Microsoft Contributes Azure-backed Scale Out of Persistent Connection Framework SignalR

A new open source contribution enables scaled out, high throughput messaging for the asynchronous ASP.NET web event engine, SignalR. In a recent blog post, Clemens Vasters, an Architect on the Windows Azure team, described a new GitHub project that that uses the Windows Azure Service Bus to distribute messages bi-directionally between servers and clients.

SignalR, which is similar to real-time JavaScript frameworks like Socket.IO,  enables asynchronous communication from a client to server and also support pushing events from a server to browser clients. While not directly tied to ASP.NET, the open source SignalR project was created by Microsoft’s ASP.NET team to provide a persistent connection mechanism for ASP.NET web applications. SignalR  connections occur via the increasingly-popular WebSockets API,  or if WebSockets are not available, it transparently falls back to a long-polling technique.  To work with SignalR, developers use JavaScript and frameworks like jQuery in the client tier, and write .NET code for server-side applications and services. SignalR has multiple programming models (PersistentConnections and Hubs) that give developers different levels of access to connections, message recipient groups and event handlers.

While SignalR has been shown to scale to tens of thousands of connections on a single machine, developers cannot deploy server-side components across multiple web servers. This leaves solutions with a single point of failure and limits the number of concurrent connections that an application can support. Vasters described how he solved this problem with the Azure Service Bus.

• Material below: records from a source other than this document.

[config.mk]
export PLATFORM = sky130hd
export DESIGN_NAME = ocr_rx_stream_packer_flat
export DESIGN_NICKNAME = d
export VERILOG_FILES = /design/src/rtl/ocr_rx_stream_packer_if.sv /design/src/rtl/ocr_rx_stream_packer.sv /design/src/flat_wrapper.sv
export SDC_FILE = /design/constraint.sdc
export NUM_CORES = 1
export LEC_CHECK = 0
export ABC_AREA = 1
export CAP_MARGIN = 20
export CORE_MARGIN = 10
export CORE_UTILIZATION = 46
export DETAILED_ROUTE_END_ITERATION = 12
export DONT_BUFFER_PORTS = 1
export HOLD_SLACK_MARGIN = 0.1
export PLACE_DENSITY_LB_ADDON = 0.25
export RECOVER_POWER = 100
export SLEW_MARGIN = 20
export SYNTH_ARGS = -nofsm -noshare
export SYNTH_HDL_FRONTEND = slang
export SYNTH_SLANG_ARGS = --single-unit
[constraint.sdc]
create_clock -name clk -period 2.7 [get_ports clk]
set_input_delay 0.675 -clock clk [delete_from_list [all_inputs] [get_ports clk]]
set_output_delay 0.675 -clock clk [all_outputs]
set_load 0.01 [all_outputs]
[src/rtl/ocr_rx_stream_packer_if.sv]
// Bundle of the OCR result input, the PIO word output handshake and the queue status lines.
// The packer uses the slave modport; whoever drives results and reads words uses master.
interface ocr_rx_stream_packer_if #(
    parameter int CHAR_WIDTH     = 8,
    parameter int MAX_OUT_L      = 16,
    parameter int PIO_DATA_WIDTH = 64,
    parameter int FIFO_DEPTH     = 4
);
    localparam int LEN_W = $clog2(MAX_OUT_L + 1);
    localparam int CNT_W = $clog2(FIFO_DEPTH + 1);

    logic                            ocr_valid;
    logic [MAX_OUT_L*CHAR_WIDTH-1:0] ocr_data;
    logic [LEN_W-1:0]                ocr_len;
    logic                            ocr_ready;
    logic                            pio_valid;
    logic                            pio_ready;
    logic [PIO_DATA_WIDTH-1:0]       pio_data;
    logic                            pio_last;
    logic [CNT_W-1:0]                fifo_count;
    logic [15:0]                     drop_cnt;

    modport master (
        output ocr_valid, ocr_data, ocr_len, pio_ready,
        input  ocr_ready, pio_valid, pio_data, pio_last, fifo_count, drop_cnt
    );

    modport slave (
        input  ocr_valid, ocr_data, ocr_len, pio_ready,
        output ocr_ready, pio_valid, pio_data, pio_last, fifo_count, drop_cnt
    );
endinterface

[src/rtl/ocr_rx_stream_packer.sv]
// Queues OCR result vectors and emits each as a NULL-terminated string packed first-char-in-MSB
// into PIO words. Define OCR_RX_CKSUM_EN to append an XOR/length checksum word to every string.
module ocr_rx_stream_packer #(
    parameter int                    CHAR_WIDTH     = 8,
    parameter int                    MAX_OUT_L      = 16,
    parameter int                    PIO_DATA_WIDTH = 64,
    parameter int                    FIFO_DEPTH     = 4,
    parameter logic [CHAR_WIDTH-1:0] NULL_CHAR      = 8'h00
) (
    input logic                   clk,
    input logic                   reset_n,
    ocr_rx_stream_packer_if.slave io
);
    localparam int CPW    = PIO_DATA_WIDTH / CHAR_WIDTH;
    localparam int LEN_W  = $clog2(MAX_OUT_L + 1);
    localparam int CNT_W  = $clog2(FIFO_DEPTH + 1);
    localparam int PTR_W  = $clog2(FIFO_DEPTH);
    localparam int DATA_W = MAX_OUT_L * CHAR_WIDTH;

`ifdef OCR_RX_CKSUM_EN
    typedef enum logic [1:0] {S_IDLE, S_LOAD, S_EMIT, S_CKSUM} state_t;
`else
    typedef enum logic [1:0] {S_IDLE, S_LOAD, S_EMIT} state_t;
`endif

    // Word k of the string: character k*CPW+j lands in slot j counted down from the MSBs.
    function automatic logic [PIO_DATA_WIDTH-1:0] pack_word(
        input logic [DATA_W-1:0] d,
        input logic [LEN_W-1:0]  len,
        input logic [LEN_W-1:0]  k
    );
        logic [PIO_DATA_WIDTH-1:0] w;
        int                        pos;
        w = '0;
        for (int j = 0; j < CPW; j++) begin
            pos = int'(k) * CPW + j;
            w[PIO_DATA_WIDTH-(j+1)*CHAR_WIDTH +: CHAR_WIDTH] = NULL_CHAR;
            for (int i = 0; i < MAX_OUT_L; i++) begin
                if ((i == pos) && (i < int'(len))) begin
                    w[PIO_DATA_WIDTH-(j+1)*CHAR_WIDTH +: CHAR_WIDTH] = d[i*CHAR_WIDTH +: CHAR_WIDTH];
                end else begin
                    w = w;
                end
            end
        end
        return w;
    endfunction

    function automatic logic [LEN_W-1:0] word_count(input logic [LEN_W-1:0] len);
        return LEN_W'((int'(len) + CPW) / CPW);
    endfunction

`ifdef OCR_RX_CKSUM_EN
    function automatic logic [PIO_DATA_WIDTH-1:0] cksum_word(
        input logic [DATA_W-1:0] d,
        input logic [LEN_W-1:0]  len
    );
        logic [PIO_DATA_WIDTH-1:0] w;
        logic [CHAR_WIDTH-1:0]     x;
        x = '0;
        for (int i = 0; i < MAX_OUT_L; i++) begin
            if (i < int'(len)) begin
                x = x ^ d[i*CHAR_WIDTH +: CHAR_WIDTH];
            end else begin
                x = x;
            end
        end
        w = '0;
        w[CHAR_WIDTH-1:0]            = x;
        w[2*CHAR_WIDTH-1:CHAR_WIDTH] = CHAR_WIDTH'(len);
        return w;
    endfunction
`endif

    logic [DATA_W-1:0]         q_data_r [FIFO_DEPTH];
    logic [LEN_W-1:0]          q_len_r  [FIFO_DEPTH];
    logic [PTR_W-1:0]          wr_ptr_r, rd_ptr_r;
    logic [CNT_W-1:0]          count_r, count_next_s;
    logic                      ocr_ready_r;
    logic [15:0]               drop_cnt_r;
    state_t                    state_r, state_next_s;
    logic [DATA_W-1:0]         work_data_r;
    logic [LEN_W-1:0]          work_len_r;
    logic [LEN_W-1:0]          idx_r, wcnt_r, idx_next_s;
    logic [PIO_DATA_WIDTH-1:0] pio_data_r;
    logic                      pio_last_r, pio_valid_r;
    logic                      full_s, push_s, drop_s, pop_s, last_word_s;
    logic [LEN_W-1:0]          in_len_s, head_len_s;
    logic [DATA_W-1:0]         head_data_s;

    // Fullness is judged on the pre-pop count, so a push arriving with a pop while full is still dropped.
    always_comb begin
        full_s       = (count_r == CNT_W'(FIFO_DEPTH));
        push_s       = io.ocr_valid && !full_s;
        drop_s       = io.ocr_valid && full_s;
        pop_s        = (state_r == S_LOAD);
        in_len_s     = (io.ocr_len > LEN_W'(MAX_OUT_L)) ? LEN_W'(MAX_OUT_L) : io.ocr_len;
        head_data_s  = q_data_r[rd_ptr_r];
        head_len_s   = q_len_r[rd_ptr_r];
        idx_next_s   = idx_r + LEN_W'(1);
        last_word_s  = (idx_r == (wcnt_r - LEN_W'(1)));
        count_next_s = count_r;
        if (push_s && !pop_s) begin
            count_next_s = count_r + CNT_W'(1);
        end else if (pop_s && !push_s) begin
            count_next_s = count_r - CNT_W'(1);
        end else begin
            count_next_s = count_r;
        end
    end

    // Result queue storage, pointers, occupancy, ready flag and saturating drop counter.
    always_ff @(posedge clk or negedge reset_n) begin
        if (!reset_n) begin
            for (int i = 0; i < FIFO_DEPTH; i++) begin
                q_data_r[i] <= '0;
                q_len_r[i]  <= '0;
            end
            wr_ptr_r    <= '0;
            rd_ptr_r    <= '0;
            count_r     <= '0;
            ocr_ready_r <= 1'b1;
            drop_cnt_r  <= 16'd0;
        end else begin
            if (push_s) begin
                q_data_r[wr_ptr_r] <= io.ocr_data;
                q_len_r[wr_ptr_r]  <= in_len_s;
                wr_ptr_r           <= wr_ptr_r + PTR_W'(1);
            end
            if (pop_s) begin
                rd_ptr_r <= rd_ptr_r + PTR_W'(1);
            end
            if (drop_s && (drop_cnt_r != 16'hFFFF)) begin
                drop_cnt_r <= drop_cnt_r + 16'd1;
            end
            count_r     <= count_next_s;
            ocr_ready_r <= (count_next_s != CNT_W'(FIFO_DEPTH));
        end
    end

    // Output sequencer next-state logic.
    always_comb begin
        state_next_s = state_r;
        case (state_r)
            S_IDLE: begin
                if (count_r != CNT_W'(0)) state_next_s = S_LOAD;
                else                      state_next_s = S_IDLE;
            end
            S_LOAD: state_next_s = S_EMIT;
            S_EMIT: begin
                if (io.pio_ready && last_word_s) begin
`ifdef OCR_RX_CKSUM_EN
                    state_next_s = S_CKSUM;
`else
                    state_next_s = (count_r != CNT_W'(0)) ? S_LOAD : S_IDLE;
`endif
                end else begin
                    state_next_s = S_EMIT;
                end
            end
`ifdef OCR_RX_CKSUM_EN
            S_CKSUM: begin
                if (io.pio_ready) state_next_s = (count_r != CNT_W'(0)) ? S_LOAD : S_IDLE;
                else              state_next_s = S_CKSUM;
            end
`endif
            default: state_next_s = S_IDLE;
        endcase
    end

    // State register.
    always_ff @(posedge clk or negedge reset_n) begin
        if (!reset_n) state_r <= S_IDLE;
        else          state_r <= state_next_s;
    end

    // Working string and registered PIO word; the next word is prepared on each handshake.
    always_ff @(posedge clk or negedge reset_n) begin
        if (!reset_n) begin
            work_data_r <= '0;
            work_len_r  <= '0;
            idx_r       <= '0;
            wcnt_r      <= '0;
            pio_data_r  <= '0;
            pio_last_r  <= 1'b0;
            pio_valid_r <= 1'b0;
        end else begin
            pio_valid_r <= (state_next_s == S_EMIT)
`ifdef OCR_RX_CKSUM_EN
                           || (state_next_s == S_CKSUM)
`endif
                           ;
            case (state_r)
                S_LOAD: begin
                    work_data_r <= head_data_s;
                    work_len_r  <= head_len_s;
                    idx_r       <= '0;
                    wcnt_r      <= word_count(head_len_s);
                    pio_data_r  <= pack_word(head_data_s, head_len_s, LEN_W'(0));
`ifdef OCR_RX_CKSUM_EN
                    pio_last_r  <= 1'b0;
`else
                    pio_last_r  <= (word_count(head_len_s) == LEN_W'(1));
`endif
                end
                S_EMIT: begin
                    if (io.pio_ready && !last_word_s) begin
                        idx_r      <= idx_next_s;
                        pio_data_r <= pack_word(work_data_r, work_len_r, idx_next_s);
`ifdef OCR_RX_CKSUM_EN
                        pio_last_r <= 1'b0;
`else
                        pio_last_r <= (idx_next_s == (wcnt_r - LEN_W'(1)));
`endif
                    end else if (io.pio_ready) begin
`ifdef OCR_RX_CKSUM_EN
                        pio_data_r <= cksum_word(work_data_r, work_len_r);
                        pio_last_r <= 1'b1;
`else
                        pio_data_r <= '0;
                        pio_last_r <= 1'b0;
`endif
                    end
                end
`ifdef OCR_RX_CKSUM_EN
                S_CKSUM: begin
                    if (io.pio_ready) begin
                        pio_data_r <= '0;
                        pio_last_r <= 1'b0;
                    end
                end
`endif
                default: begin
                    pio_last_r <= pio_last_r;
                end
            endcase
        end
    end

    assign io.ocr_ready  = ocr_ready_r;
    assign io.pio_valid  = pio_valid_r;
    assign io.pio_data   = pio_data_r;
    assign io.pio_last   = pio_last_r;
    assign io.fifo_count = count_r;
    assign io.drop_cnt   = drop_cnt_r;
endmodule

[src/flat_wrapper.sv]
// flat-port wrapper written by rule: the top's interface ports become plain ports
module ocr_rx_stream_packer_flat 
#(
    parameter int                    CHAR_WIDTH     = 8,
    parameter int                    MAX_OUT_L      = 16,
    parameter int                    PIO_DATA_WIDTH = 64,
    parameter int                    FIFO_DEPTH     = 4,
    parameter logic [CHAR_WIDTH-1:0] NULL_CHAR      = 8'h00
)
  (clk, reset_n, io_ocr_valid, io_ocr_data, io_ocr_len, io_pio_ready, io_ocr_ready, io_pio_valid, io_pio_data, io_pio_last, io_fifo_count, io_drop_cnt);
  ocr_rx_stream_packer_if #(.CHAR_WIDTH(CHAR_WIDTH), .MAX_OUT_L(MAX_OUT_L), .PIO_DATA_WIDTH(PIO_DATA_WIDTH), .FIFO_DEPTH(FIFO_DEPTH)) io_i ();
  input logic clk;
  input logic reset_n;
  input wire logic [$bits(io_i.ocr_valid)-1:0] io_ocr_valid;
  input wire logic [$bits(io_i.ocr_data)-1:0] io_ocr_data;
  input wire logic [$bits(io_i.ocr_len)-1:0] io_ocr_len;
  input wire logic [$bits(io_i.pio_ready)-1:0] io_pio_ready;
  output wire logic [$bits(io_i.ocr_ready)-1:0] io_ocr_ready;
  output wire logic [$bits(io_i.pio_valid)-1:0] io_pio_valid;
  output wire logic [$bits(io_i.pio_data)-1:0] io_pio_data;
  output wire logic [$bits(io_i.pio_last)-1:0] io_pio_last;
  output wire logic [$bits(io_i.fifo_count)-1:0] io_fifo_count;
  output wire logic [$bits(io_i.drop_cnt)-1:0] io_drop_cnt;
  assign io_i.ocr_valid = io_ocr_valid;
  assign io_i.ocr_data = io_ocr_data;
  assign io_i.ocr_len = io_ocr_len;
  assign io_i.pio_ready = io_pio_ready;
  assign io_ocr_ready = io_i.ocr_ready;
  assign io_pio_valid = io_i.pio_valid;
  assign io_pio_data = io_i.pio_data;
  assign io_pio_last = io_i.pio_last;
  assign io_fifo_count = io_i.fifo_count;
  assign io_drop_cnt = io_i.drop_cnt;
  ocr_rx_stream_packer #(.CHAR_WIDTH(CHAR_WIDTH), .MAX_OUT_L(MAX_OUT_L), .PIO_DATA_WIDTH(PIO_DATA_WIDTH), .FIFO_DEPTH(FIFO_DEPTH), .NULL_CHAR(NULL_CHAR)) u_core (.clk(clk), .reset_n(reset_n), .io(io_i));
endmodule
* After elaboration in Yosys (flattened, before gate mapping) *
Index checks and enable logic that the tools add are counted.
Widths: inputs -> output; s select.

storage, ports and cells
  register bits after elaboration = 767
  latch bits = 0
  RAM bits = 0
  memory bits (read-only) = 0
  input port bits = 137
  output and inout port bits = 86
  word-level logic and storage cells = 473
  memories kept = 0

cells by class
  add/subtract/negate cells = 16
  multiply operators = 0
  divide/modulo/power cells = 0
  order comparisons = 28
  equal/unequal tests = 117
  shift-type cells = 0
  muxes and demuxes = 148
  bitwise logic cells = 3
  reductions and logical operators = 140

operator list
  kind                   number
  $eq 5x32->1 const A    56
  $mux 8                 122
  $eq 4x32->1 const A    28
  $bwmux 512             1
  $eq 3x32->1 const A    14
  $mux 128               3
  $bmux 128 s2           1
  $demux 128 s2          1
  $logic_not 32->1       8
  $eq 2x32->1 const A    7
  $mux 64                2
  $pmux 64 s2            1
  $logic_and 1x1->1      122
  $lt 3x5->1 const A     8
  $lt 4x5->1 const A     8
  $add 8x3->9 const B    4
  $mux 5                 5
  $bwmux 20              1
  $lt 1x5->1 const A     4
  $lt 2x5->1 const A     4
  $add 8x2->9 const B    2
  $add 16x1->16 const B  1
  $ne 16x16->1 const B   1
  $bmux 5 s2             1
  other kinds (35)       47

* Logic depth before layout (Yosys ltp) *
Gate-level depths: netlist of run 1.

  depth in word-level cells = 22
  depth in mapped cells = 16
  gate-level depth less buffers = 15

* Worst setup path after synthesis of run 1 *
No wires, ideal clock.

  kind = register to register
  from = reg u_core.rd_ptr_r[0]
  to = reg u_core.pio_data_r[46], in the netlist u_core.io.pio_data[46]
  setup time = 0.121 ns
  arrival time = 2.160 ns
  required time = 2.579 ns
  slack = 0.419 ns
  cell stages (with the launch flop) = 15
  path buffers = 4
  cell sequence = dfrtp_1 -> buf_2 -> buf_2 -> clkbuf_1 -> o21ai_0 -> nand2_1 -> ha_1 -> inv_1 -> nor2_1 -> nand2_1 -> buf_2 -> nand3_1 -> nand2_1 -> inv_1 -> a21oi_1

between the ends
  word-level cells in the longest chain between the ends = 7

RTL lines
  item                                        RTL line                                                source
  start: declaration                          ocr_rx_stream_packer.sv:77                              logic [PTR_W-1:0] wr_ptr_r, rd_ptr_r;
  start signal: assignment                    ocr_rx_stream_packer.sv:131                             rd_ptr_r <= rd_ptr_r + PTR_W'(1);
  $not 2->3 (not written as such) (*)         ocr_rx_stream_packer.sv:98, ocr_rx_stream_packer.sv:99
  $bmux 5 s2                                  ocr_rx_stream_packer.sv:99                              head_len_s = q_len_r[rd_ptr_r];
  $mux 5 (not written as such) (2 in series)  ocr_rx_stream_packer.sv:99
  $lt 2x5->1                                  --
  $mux 8 (*)                                  ocr_rx_stream_packer.sv:39                              if ((i == pos) && (i < int'(len))) begin
  $pmux 64 s2 (*)                             ocr_rx_stream_packer.sv:193                             case (state_r)
  end signal: assignment                      ocr_rx_stream_packer.sv:199                             pio_data_r <= pack_word(head_data_s, head_len_s, LEN_W'(0));
  end signal: assignment                      ocr_rx_stream_packer.sv:209                             pio_data_r <= pack_word(work_data_r, work_len_r, idx_next_s);
  end: declaration                            ocr_rx_stream_packer.sv:85                              logic [PIO_DATA_WIDTH-1:0] pio_data_r;

Mark *: on every way between the ends. The rest lies on a longest branch, timed or not. The select of a mux whose other input is x is not followed.
A chain may end at the register's enable or synchronous reset.

* Final worst setup path of run 1 *
  from = reg u_core.idx_r[0]
  to = reg u_core.pio_data_r[0], in the netlist u_core.io.pio_data[0]

between the ends
  word-level cells in the longest chain between the ends = 22

RTL lines
  item                      RTL line                     source
  start: declaration        ocr_rx_stream_packer.sv:84   logic [LEN_W-1:0] idx_r, wcnt_r, idx_next_s;
  start signal: assignment  ocr_rx_stream_packer.sv:208  idx_r <= idx_next_s;
  $add 5x1->5               ocr_rx_stream_packer.sv:100  idx_next_s = idx_r + LEN_W'(1);
  $add 8x3->9               ocr_rx_stream_packer.sv:36   pos = int'(k) * CPW + j;
  $logic_not 32->1          ocr_rx_stream_packer.sv:39
  $logic_and 1x1->1         ocr_rx_stream_packer.sv:39
  $mux 8 (16 in series)     ocr_rx_stream_packer.sv:39
  $mux 64                   ocr_rx_stream_packer.sv:207  if (io.pio_ready && !last_word_s) begin
  $pmux 64 s2               ocr_rx_stream_packer.sv:193

Parallel ways exist; a longest one is shown, timed or not.

==> results of run 1 <==
## path summary, 6_finish.rpt
path | slack, ps | end | from | depth (start not counted)
worst max register to register | 260 | u_core.io.pio_data[0]$_DFFE_PN0P_ | u_core.idx_r[0]$_DFFE_PN0P_ | 10
worst max-delay path | 260 | u_core.io.pio_data[0]$_DFFE_PN0P_ | u_core.idx_r[0]$_DFFE_PN0P_ | 10
worst min register to register | 480 | u_core.q_data_r[437]$_DFFE_PN0P_ | u_core.q_data_r[437]$_DFFE_PN0P_ | 2
min in group clk | 240 | u_core.q_len_r[14]$_DFFE_PN0P_ | io_ocr_len[4] | 2
worst min-delay path | -220 | u_core.q_data_r[370]$_DFFE_PN0P_ | reset_n | 0
max in group asynchronous | 1260 | u_core.q_data_r[325]$_DFFE_PN0P_ | reset_n | 0
## final cells by class
class / count / area, um2 / share of cell area, %
inverter: 336 / 1270 / 3.34
clock buffer: 128 / 2550 / 6.68
clock inverter: 21 / 234 / 0.613
antenna: 4 / 10.0 / 0.0262
multi-input combinational: 2867 / 13100 / 34.3
sequential: 765 / 19200 / 50.2
timing repair buffer: 68 / 618 / 1.62
tap: 969 / 1210 / 3.18
## metal layers
| layer | vias up | part of all wire, % | global-route usage (%) |
|---|---|---|---|
| met5 | - | 0.013 | 0 |
| met4 | 2 | 3.5 | 8.99 |
| met3 | 156 | 7.6 | 6.51 |
| met2 | 701 | 47 | 36.5 |
| met1 | 13438 | 42 | 29.1 |
| li1 | 13558 | - | - |
## worst max-delay path, delay by kind of cell, from the launching register on
family | cells | cell delay [ps]
adders and majority gates | 1 | 250
and+or+nand+nor | 7 | 1160
buffers and inverters | 1 | 300
AOI/OAI and AO/OA | 1 | 140
DFF | 1 | 470
## registers in the layout, summed over array words and instances, names as in the netlist
signal and flops:
u_core.rd_ptr_r 2, u_core.io.pio_valid 1, u_core.io.fifo_count 3, u_core.wr_ptr_r 2, u_core.work_len_r 5, u_core.work_data_r 128
u_core.io.ocr_ready 1, u_core.io.pio_last 1, u_core.io.drop_cnt 16, u_core.q_data_r 512, u_core.io.pio_data 64, u_core.state_r 2
u_core.idx_r 5, u_core.wcnt_r 3, u_core.q_len_r 20
## kinds of logic (layout without fill, tap and decap cells)
kind of cell             count (synthesis)  count (layout)  share of synthesized area [%]
AO/OA/AOI/OAI                         1073            1073                           16.1
XOR/XNOR                                23              23                          0.580
adder cells (fa/ha/maj)                 19              19                          0.684
buffers and inverters                  615             553                           7.17
flip-flops                             765             765                           55.1
other                                    0               4                              0
AND/OR/NAND/NOR                       1752            1752                           20.3
## cells in the final DEF (no fill, tap or decap), types with 3 or more instances in the layout
| cell type | instances |
|---|---|
| nand4_1 | 14 |
| o22ai_1 | 73 |
| nand2_4 | 6 |
| o21ai_0 | 862 |
| o21ai_1 | 4 |
| nand3_1 | 280 |
| buf_4 | 27 |
| bufinv_16 | 4 |
| clkbuf_16 | 86 |
| a21oi_1 | 92 |
| clkbuf_2 | 9 |
| buf_6 | 4 |
| nand2_2 | 4 |
| ha_1 | 18 |
| inv_2 | 5 |
| inv_1 | 327 |
| clkinv_2 | 11 |
| xnor2_1 | 8 |
| nor2_1 | 327 |
| a31oi_1 | 16 |
| diode_2 | 4 |
| dfrtp_1 | 762 |
| o31ai_1 | 8 |
| buf_2 | 5 |
| nor3_1 | 3 |
| clkbuf_1 | 24 |
| o22a_1 | 8 |
| xor2_1 | 15 |
| buf_12 | 12 |
| inv_6 | 4 |
| clkbuf_8 | 24 |
| clkbuf_4 | 5 |
| nand2_1 | 1114 |
## report_power, final
group | switching (W) | internal, W | total (W)
combinational | 0.0144 | 0.00699 | 0.0214
clock | 0.00473 | 0.00688 | 0.0116
sequential | 0.00355 | 0.0168 | 0.0203
total | 0.0227 | 0.0307 | 0.0534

Last week, I built a Windows Azure Service Bus backplane for SignalR that allows deploying SignalR solutions to multiple nodes with message distribution across those nodes and ensuring proper ordering on a per-sender basis as well as node-to-node correctness and consistency for the cursor cookies. That code is Apache licensed and now available on github.

You can use this backplane irrespective where you host solutions that use SignalR, as long as your backend host has access to a Service Bus namespace. That’s obviously best in one of the Windows Azure datacenters, but will work just as well anywhere else, albeit with a few [milliseconds]more latency.

Users of this Azure-backed SignalR project can choose to split messaging traffic across Service Bus Topics which increases throughput beyond what a single Topic can support. This project from Vasters takes advantage of supported SignalR extension points and requires only a small modification to the server application. You can download or view the source code of this project by visiting its site on GitHub.